Slattery today told iTnews the fibre investment had been required to underpin and “prove out” the Megaport network interconnection model, which allows customers to buy network connectivity between major data centres on a pay-per-use basis.
In Australia, the most cost-effective way to prove the Megaport model was to build fibre links between major ‘campus’ areas of data centres, such as Sydney’s industrial suburb of Alexandria. In Singapore, getting fibre proved difficult and expensive, he said.
“I didn’t want Megaport to be a dark fibre company,” he told iTnews. “The clear goal was to do this at an internet level.”
“Now that the business has traction, I wanted it to be clear about what Megaport is and what it isn’t. It’s important to make that distinction so people aren’t confused about our direction.”
Splitting the company could theoretically help to reduce competitive tensions that would otherwise impede partnerships with telco and data centre operators.
However, Megaport and Superloop will continue to share the same back-office staff employed by Slattery’s ‘Capital B’ investment vehicle, and for the time being Slattery will continue to wholly own both organisations.
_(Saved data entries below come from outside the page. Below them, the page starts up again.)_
===== config.mk =====
export PLATFORM = sky130hd
export DESIGN_NAME = fir_decimator
export DESIGN_NICKNAME = d
export VERILOG_FILES = /design/src/verilog/fir_dsp_pkg.sv /design/src/verilog/fir_ctrl_pkg.sv /design/src/verilog/fir_coeff_rom.sv /design/src/verilog/fir_sample_ring.sv /design/src/verilog/fir_coeff_seq.sv /design/src/verilog/fir_mac.sv /design/src/verilog/fir_decimator.sv
export SDC_FILE = /design/constraint.sdc
export NUM_CORES = 1
export LEC_CHECK = 0
export ABC_AREA = 1
export BUFFER_PORTS_ARGS = -buffer_cell sky130_fd_sc_hd__buf_2
export CORE_ASPECT_RATIO = 1.1
export CORE_MARGIN = 4
export CORE_UTILIZATION = 50
export DETAILED_ROUTE_END_ITERATION = 10
export PLACE_DENSITY = 0.67
export SLEW_MARGIN = 10
export SYNTH_ARGS = -nofsm -noshare
export SYNTH_HDL_FRONTEND = slang
export SYNTH_SLANG_ARGS = --single-unit

===== constraint.sdc =====
create_clock -name clock -period 16.3 [get_ports clock]
set_input_delay 1.63 -clock clock [delete_from_list [all_inputs] [get_ports clock]]
set_output_delay 1.63 -clock clock [all_outputs]
set_load 0.02 [all_outputs]
--- src/source/exu_pkg.sv ---
// execute stage definitions
package exu_pkg;

	// datapath width
	localparam int xlen = 32;

	// register values, immediates, results
	typedef logic [xlen-1:0] word_t;
	// pc and jump or branch targets
	typedef logic [xlen-1:0] addr_t;
	// raw instruction word
	typedef logic [31:0] inst_t;

	// alu operation code, 4-bit encoding
	typedef logic [3:0] alu_op_t;

	localparam alu_op_t alu_add    = 4'd0;
	localparam alu_op_t alu_sub    = 4'd1;
	localparam alu_op_t alu_sll    = 4'd2;
	localparam alu_op_t alu_slt    = 4'd3;
	localparam alu_op_t alu_sltu   = 4'd4;
	localparam alu_op_t alu_xor    = 4'd5;
	localparam alu_op_t alu_srl    = 4'd6;
	localparam alu_op_t alu_sra    = 4'd7;
	localparam alu_op_t alu_or     = 4'd8;
	localparam alu_op_t alu_and    = 4'd9;
	localparam alu_op_t alu_pass_b = 4'd10;
	// shifts by the low five bits of operand b
	localparam alu_op_t alu_srl5   = 4'd11;
	localparam alu_op_t alu_sll5   = 4'd12;
	localparam alu_op_t alu_sra5   = 4'd13;

	// instruction class seen by the result stage
	typedef logic [2:0] inst_class_t;

	localparam inst_class_t cls_alu     = 3'd0;
	localparam inst_class_t cls_lui     = 3'd1;
	localparam inst_class_t cls_auipc   = 3'd2;
	localparam inst_class_t cls_jal     = 3'd3;
	localparam inst_class_t cls_jalr    = 3'd4;
	localparam inst_class_t cls_branch  = 3'd5;
	localparam inst_class_t cls_illegal = 3'd6;

	// major opcodes, inst[6:0]
	localparam logic [6:0] op_reg    = 7'b0110011;
	localparam logic [6:0] op_imm    = 7'b0010011;
	localparam logic [6:0] op_lui    = 7'b0110111;
	localparam logic [6:0] op_auipc  = 7'b0010111;
	localparam logic [6:0] op_jal    = 7'b1101111;
	localparam logic [6:0] op_jalr   = 7'b1100111;
	localparam logic [6:0] op_branch = 7'b1100011;

endpackage
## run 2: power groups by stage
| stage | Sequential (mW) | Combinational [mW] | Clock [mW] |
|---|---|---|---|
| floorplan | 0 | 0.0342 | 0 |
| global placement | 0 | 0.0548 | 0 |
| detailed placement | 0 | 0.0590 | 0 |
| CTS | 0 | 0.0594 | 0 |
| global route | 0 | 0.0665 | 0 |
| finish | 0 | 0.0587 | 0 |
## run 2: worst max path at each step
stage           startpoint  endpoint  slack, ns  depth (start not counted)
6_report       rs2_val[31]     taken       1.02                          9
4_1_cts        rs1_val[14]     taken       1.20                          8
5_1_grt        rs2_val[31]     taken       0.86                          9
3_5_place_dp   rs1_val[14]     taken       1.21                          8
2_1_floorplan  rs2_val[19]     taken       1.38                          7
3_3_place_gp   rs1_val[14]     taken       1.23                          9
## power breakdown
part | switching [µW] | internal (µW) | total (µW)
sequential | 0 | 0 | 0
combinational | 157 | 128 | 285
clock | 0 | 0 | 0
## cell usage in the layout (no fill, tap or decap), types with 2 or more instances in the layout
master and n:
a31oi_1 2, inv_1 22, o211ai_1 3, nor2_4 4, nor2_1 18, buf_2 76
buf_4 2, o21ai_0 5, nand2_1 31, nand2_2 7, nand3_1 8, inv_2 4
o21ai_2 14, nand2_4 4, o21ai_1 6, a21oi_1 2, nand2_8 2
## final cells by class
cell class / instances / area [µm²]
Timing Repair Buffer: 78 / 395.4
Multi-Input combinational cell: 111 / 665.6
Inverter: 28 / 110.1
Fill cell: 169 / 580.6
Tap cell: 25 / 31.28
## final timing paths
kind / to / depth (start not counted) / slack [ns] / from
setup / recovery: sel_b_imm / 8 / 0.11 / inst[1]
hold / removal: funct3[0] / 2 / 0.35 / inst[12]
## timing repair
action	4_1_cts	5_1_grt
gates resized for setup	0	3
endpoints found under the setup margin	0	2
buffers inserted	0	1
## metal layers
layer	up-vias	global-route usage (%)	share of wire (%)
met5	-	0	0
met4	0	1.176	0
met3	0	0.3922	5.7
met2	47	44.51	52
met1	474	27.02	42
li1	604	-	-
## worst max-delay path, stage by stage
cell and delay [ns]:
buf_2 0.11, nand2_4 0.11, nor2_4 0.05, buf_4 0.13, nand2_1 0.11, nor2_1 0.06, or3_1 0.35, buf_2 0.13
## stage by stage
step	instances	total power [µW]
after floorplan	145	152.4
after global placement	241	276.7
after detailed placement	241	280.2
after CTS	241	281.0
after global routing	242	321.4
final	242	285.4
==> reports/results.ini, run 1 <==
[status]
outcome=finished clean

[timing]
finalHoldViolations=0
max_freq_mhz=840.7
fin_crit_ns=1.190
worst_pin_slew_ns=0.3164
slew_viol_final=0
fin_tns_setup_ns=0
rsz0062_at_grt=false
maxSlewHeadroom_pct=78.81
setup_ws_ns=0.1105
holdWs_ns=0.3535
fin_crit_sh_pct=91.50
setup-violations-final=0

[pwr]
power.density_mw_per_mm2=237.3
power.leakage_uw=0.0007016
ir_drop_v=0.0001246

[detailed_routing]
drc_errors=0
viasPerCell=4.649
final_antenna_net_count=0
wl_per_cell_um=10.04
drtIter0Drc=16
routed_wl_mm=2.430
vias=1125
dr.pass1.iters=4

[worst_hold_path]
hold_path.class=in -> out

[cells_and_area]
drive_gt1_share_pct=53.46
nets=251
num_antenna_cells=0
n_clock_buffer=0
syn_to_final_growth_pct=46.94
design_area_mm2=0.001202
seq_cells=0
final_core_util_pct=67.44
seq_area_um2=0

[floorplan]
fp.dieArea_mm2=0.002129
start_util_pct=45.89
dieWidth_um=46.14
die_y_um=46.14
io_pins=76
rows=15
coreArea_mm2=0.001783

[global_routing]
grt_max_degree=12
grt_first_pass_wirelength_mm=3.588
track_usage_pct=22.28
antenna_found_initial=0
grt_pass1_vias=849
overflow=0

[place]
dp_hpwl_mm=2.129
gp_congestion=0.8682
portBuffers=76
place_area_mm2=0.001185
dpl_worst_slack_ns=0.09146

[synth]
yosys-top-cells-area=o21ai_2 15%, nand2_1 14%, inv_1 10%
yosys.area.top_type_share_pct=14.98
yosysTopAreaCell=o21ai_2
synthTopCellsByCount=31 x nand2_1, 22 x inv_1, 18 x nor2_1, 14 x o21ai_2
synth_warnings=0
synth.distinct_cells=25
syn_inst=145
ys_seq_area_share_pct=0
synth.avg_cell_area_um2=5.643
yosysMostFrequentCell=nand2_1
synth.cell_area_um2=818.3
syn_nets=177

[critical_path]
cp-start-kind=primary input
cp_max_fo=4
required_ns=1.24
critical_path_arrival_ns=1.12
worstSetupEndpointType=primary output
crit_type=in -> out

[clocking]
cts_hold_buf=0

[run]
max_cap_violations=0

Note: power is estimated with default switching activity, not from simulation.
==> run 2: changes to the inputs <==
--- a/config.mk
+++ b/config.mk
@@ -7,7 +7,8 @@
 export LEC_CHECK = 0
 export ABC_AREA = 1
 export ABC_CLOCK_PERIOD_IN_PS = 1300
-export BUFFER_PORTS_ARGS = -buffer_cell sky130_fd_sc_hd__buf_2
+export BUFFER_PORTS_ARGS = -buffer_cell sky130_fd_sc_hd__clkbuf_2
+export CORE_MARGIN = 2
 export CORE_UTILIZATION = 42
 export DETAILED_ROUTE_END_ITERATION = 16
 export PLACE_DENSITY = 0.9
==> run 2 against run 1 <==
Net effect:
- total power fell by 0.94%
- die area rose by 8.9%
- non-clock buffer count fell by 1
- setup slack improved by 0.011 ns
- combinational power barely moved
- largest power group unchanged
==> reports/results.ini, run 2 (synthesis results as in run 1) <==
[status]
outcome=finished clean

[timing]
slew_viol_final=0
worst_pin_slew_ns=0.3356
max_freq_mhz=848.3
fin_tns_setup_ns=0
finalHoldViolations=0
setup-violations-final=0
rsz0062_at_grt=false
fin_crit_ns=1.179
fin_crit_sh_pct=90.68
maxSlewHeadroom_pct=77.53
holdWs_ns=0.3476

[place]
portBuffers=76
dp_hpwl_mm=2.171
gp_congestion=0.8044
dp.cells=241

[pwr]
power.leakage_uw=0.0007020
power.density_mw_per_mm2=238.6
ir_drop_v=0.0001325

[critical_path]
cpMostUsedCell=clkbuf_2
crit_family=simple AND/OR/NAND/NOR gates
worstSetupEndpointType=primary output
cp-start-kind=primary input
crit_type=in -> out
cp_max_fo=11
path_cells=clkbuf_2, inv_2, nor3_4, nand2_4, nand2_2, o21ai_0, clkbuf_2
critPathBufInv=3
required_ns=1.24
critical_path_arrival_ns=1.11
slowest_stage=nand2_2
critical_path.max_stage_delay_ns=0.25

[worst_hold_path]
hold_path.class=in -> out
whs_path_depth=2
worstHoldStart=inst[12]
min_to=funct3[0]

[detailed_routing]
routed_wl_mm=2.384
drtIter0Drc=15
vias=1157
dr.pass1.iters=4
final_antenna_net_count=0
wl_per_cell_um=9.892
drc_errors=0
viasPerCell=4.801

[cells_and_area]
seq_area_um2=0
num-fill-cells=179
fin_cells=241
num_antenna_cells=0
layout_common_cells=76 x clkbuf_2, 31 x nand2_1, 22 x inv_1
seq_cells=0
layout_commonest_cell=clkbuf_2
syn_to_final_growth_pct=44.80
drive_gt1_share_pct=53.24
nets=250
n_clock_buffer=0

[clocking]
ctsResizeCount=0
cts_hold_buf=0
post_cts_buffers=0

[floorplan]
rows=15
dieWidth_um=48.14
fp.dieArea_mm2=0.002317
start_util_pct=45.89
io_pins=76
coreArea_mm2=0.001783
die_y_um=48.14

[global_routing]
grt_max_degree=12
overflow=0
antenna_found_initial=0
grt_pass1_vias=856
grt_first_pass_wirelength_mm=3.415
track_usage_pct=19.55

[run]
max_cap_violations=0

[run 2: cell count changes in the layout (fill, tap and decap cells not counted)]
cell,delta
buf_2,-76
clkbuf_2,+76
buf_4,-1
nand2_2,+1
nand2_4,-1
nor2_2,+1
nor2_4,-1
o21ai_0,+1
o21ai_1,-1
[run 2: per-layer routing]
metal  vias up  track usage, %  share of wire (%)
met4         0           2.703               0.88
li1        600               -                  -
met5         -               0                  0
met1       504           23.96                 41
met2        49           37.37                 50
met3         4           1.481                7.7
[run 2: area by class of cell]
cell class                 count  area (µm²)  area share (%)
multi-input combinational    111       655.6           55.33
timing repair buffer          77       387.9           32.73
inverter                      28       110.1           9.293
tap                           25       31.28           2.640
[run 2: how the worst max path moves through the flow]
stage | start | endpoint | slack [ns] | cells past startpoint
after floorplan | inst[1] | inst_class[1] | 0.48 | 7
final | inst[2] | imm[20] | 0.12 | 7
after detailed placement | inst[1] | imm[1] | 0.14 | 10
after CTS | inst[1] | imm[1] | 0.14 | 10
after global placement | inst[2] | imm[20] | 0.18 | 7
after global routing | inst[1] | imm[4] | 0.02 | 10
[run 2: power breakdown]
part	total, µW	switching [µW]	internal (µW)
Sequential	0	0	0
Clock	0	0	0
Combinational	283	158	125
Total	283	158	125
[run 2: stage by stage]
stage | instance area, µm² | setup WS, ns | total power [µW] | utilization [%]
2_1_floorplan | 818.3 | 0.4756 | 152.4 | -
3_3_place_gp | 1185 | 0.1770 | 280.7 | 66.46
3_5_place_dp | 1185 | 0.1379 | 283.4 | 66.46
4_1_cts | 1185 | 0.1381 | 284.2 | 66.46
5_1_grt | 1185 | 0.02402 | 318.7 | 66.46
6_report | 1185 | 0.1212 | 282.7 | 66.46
Slattery said the move was not about removing any sense of a conflict of interest.
“There is always a potential for that,” he said. “But when you look at Megaport and Superloop - its just not really about Australia. It was always about Asia.
"The number of fibre providers in Australia is well-serviced and rapidly diminishing - TPG has acquired Pipe and AAPT, and Vocus looks to be doing something with Amcom. Its a highly competitive and mature market, I’m happy to leave it and invest in places like Singapore and Hong Kong.”
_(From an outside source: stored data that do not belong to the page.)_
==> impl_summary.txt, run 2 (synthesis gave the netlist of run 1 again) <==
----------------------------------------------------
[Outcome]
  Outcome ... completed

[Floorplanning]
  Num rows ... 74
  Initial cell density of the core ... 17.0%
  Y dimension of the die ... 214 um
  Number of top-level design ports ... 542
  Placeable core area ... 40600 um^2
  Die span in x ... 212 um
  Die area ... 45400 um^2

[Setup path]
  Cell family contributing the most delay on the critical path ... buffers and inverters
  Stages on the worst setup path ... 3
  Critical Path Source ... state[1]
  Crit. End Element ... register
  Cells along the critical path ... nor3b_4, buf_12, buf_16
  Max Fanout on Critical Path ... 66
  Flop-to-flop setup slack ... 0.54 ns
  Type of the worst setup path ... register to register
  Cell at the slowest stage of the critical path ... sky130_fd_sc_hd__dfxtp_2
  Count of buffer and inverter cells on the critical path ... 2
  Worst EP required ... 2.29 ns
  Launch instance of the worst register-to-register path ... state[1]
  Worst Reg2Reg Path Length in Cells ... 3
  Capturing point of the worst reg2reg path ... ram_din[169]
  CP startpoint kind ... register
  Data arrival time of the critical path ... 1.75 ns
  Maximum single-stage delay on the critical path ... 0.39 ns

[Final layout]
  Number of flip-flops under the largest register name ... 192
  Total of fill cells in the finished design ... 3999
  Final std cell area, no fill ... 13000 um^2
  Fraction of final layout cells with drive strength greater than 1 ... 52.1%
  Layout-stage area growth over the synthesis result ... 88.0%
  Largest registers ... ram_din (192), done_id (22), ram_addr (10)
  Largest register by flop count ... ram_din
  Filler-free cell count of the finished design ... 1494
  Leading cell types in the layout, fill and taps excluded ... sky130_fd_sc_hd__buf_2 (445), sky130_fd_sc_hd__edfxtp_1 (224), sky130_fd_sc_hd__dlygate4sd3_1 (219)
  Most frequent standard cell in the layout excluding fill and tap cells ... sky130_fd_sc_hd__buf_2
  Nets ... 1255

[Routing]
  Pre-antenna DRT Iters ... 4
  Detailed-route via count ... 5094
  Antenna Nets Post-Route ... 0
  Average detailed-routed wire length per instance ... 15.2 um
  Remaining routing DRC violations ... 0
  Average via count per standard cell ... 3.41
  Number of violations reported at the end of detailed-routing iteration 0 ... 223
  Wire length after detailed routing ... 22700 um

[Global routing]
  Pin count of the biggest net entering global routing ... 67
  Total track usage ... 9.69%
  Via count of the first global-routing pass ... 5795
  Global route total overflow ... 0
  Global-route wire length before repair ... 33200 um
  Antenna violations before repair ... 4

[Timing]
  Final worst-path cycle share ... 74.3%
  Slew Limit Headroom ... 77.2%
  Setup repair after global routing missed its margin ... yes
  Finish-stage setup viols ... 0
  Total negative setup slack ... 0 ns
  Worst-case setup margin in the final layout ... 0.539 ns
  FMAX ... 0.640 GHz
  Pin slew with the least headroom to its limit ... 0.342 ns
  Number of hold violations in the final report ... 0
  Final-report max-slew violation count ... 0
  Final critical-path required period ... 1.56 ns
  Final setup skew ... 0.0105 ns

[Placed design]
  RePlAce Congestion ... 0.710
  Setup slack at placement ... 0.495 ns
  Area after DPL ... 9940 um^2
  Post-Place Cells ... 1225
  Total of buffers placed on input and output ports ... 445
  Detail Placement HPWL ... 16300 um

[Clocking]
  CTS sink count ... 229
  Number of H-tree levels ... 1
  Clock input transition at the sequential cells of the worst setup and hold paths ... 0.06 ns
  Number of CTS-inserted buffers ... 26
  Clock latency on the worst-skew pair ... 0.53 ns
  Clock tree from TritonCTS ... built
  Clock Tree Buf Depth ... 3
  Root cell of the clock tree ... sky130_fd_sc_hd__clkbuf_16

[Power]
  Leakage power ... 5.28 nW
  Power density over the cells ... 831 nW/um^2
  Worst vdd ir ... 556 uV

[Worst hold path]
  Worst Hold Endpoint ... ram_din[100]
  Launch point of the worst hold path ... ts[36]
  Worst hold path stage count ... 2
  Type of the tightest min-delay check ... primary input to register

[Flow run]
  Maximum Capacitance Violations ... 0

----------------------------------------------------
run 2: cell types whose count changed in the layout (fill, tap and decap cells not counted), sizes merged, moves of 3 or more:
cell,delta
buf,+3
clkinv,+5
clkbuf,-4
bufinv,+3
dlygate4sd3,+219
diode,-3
The demerger will send both companies in different directions from a geographic point of view.
Superloop expects to have a network of diverse, dark fibre options between Global Switch and Equinix facilities in Sydney and Melbourne, and the national network of NextDC data centres by January 2015.
The company has also secured 150km of duct throughout the city-state of Singapore, from which services are expected to be available by July.
Further expansion for Superloop is likely to require a broader set of investors, Slattery said. He has appointed advisors to study a potential expansion - one option being a possible initial public offer (IPO) on the Australian Stock Exchange.
Success in two years would be “a fully deployed and profitable network in Australia, Singapore and Hong Kong, supported by a diverse customer base of global carriers and content providers,” he said.
For Megaport, Slattery’s ambitions lie further afield. In line with the demerger, he has appointed former Limelight and Microsoft executive, Denver Maddux, as chief executive to lead a global expansion into 25 markets in Asia, Europe and the United States.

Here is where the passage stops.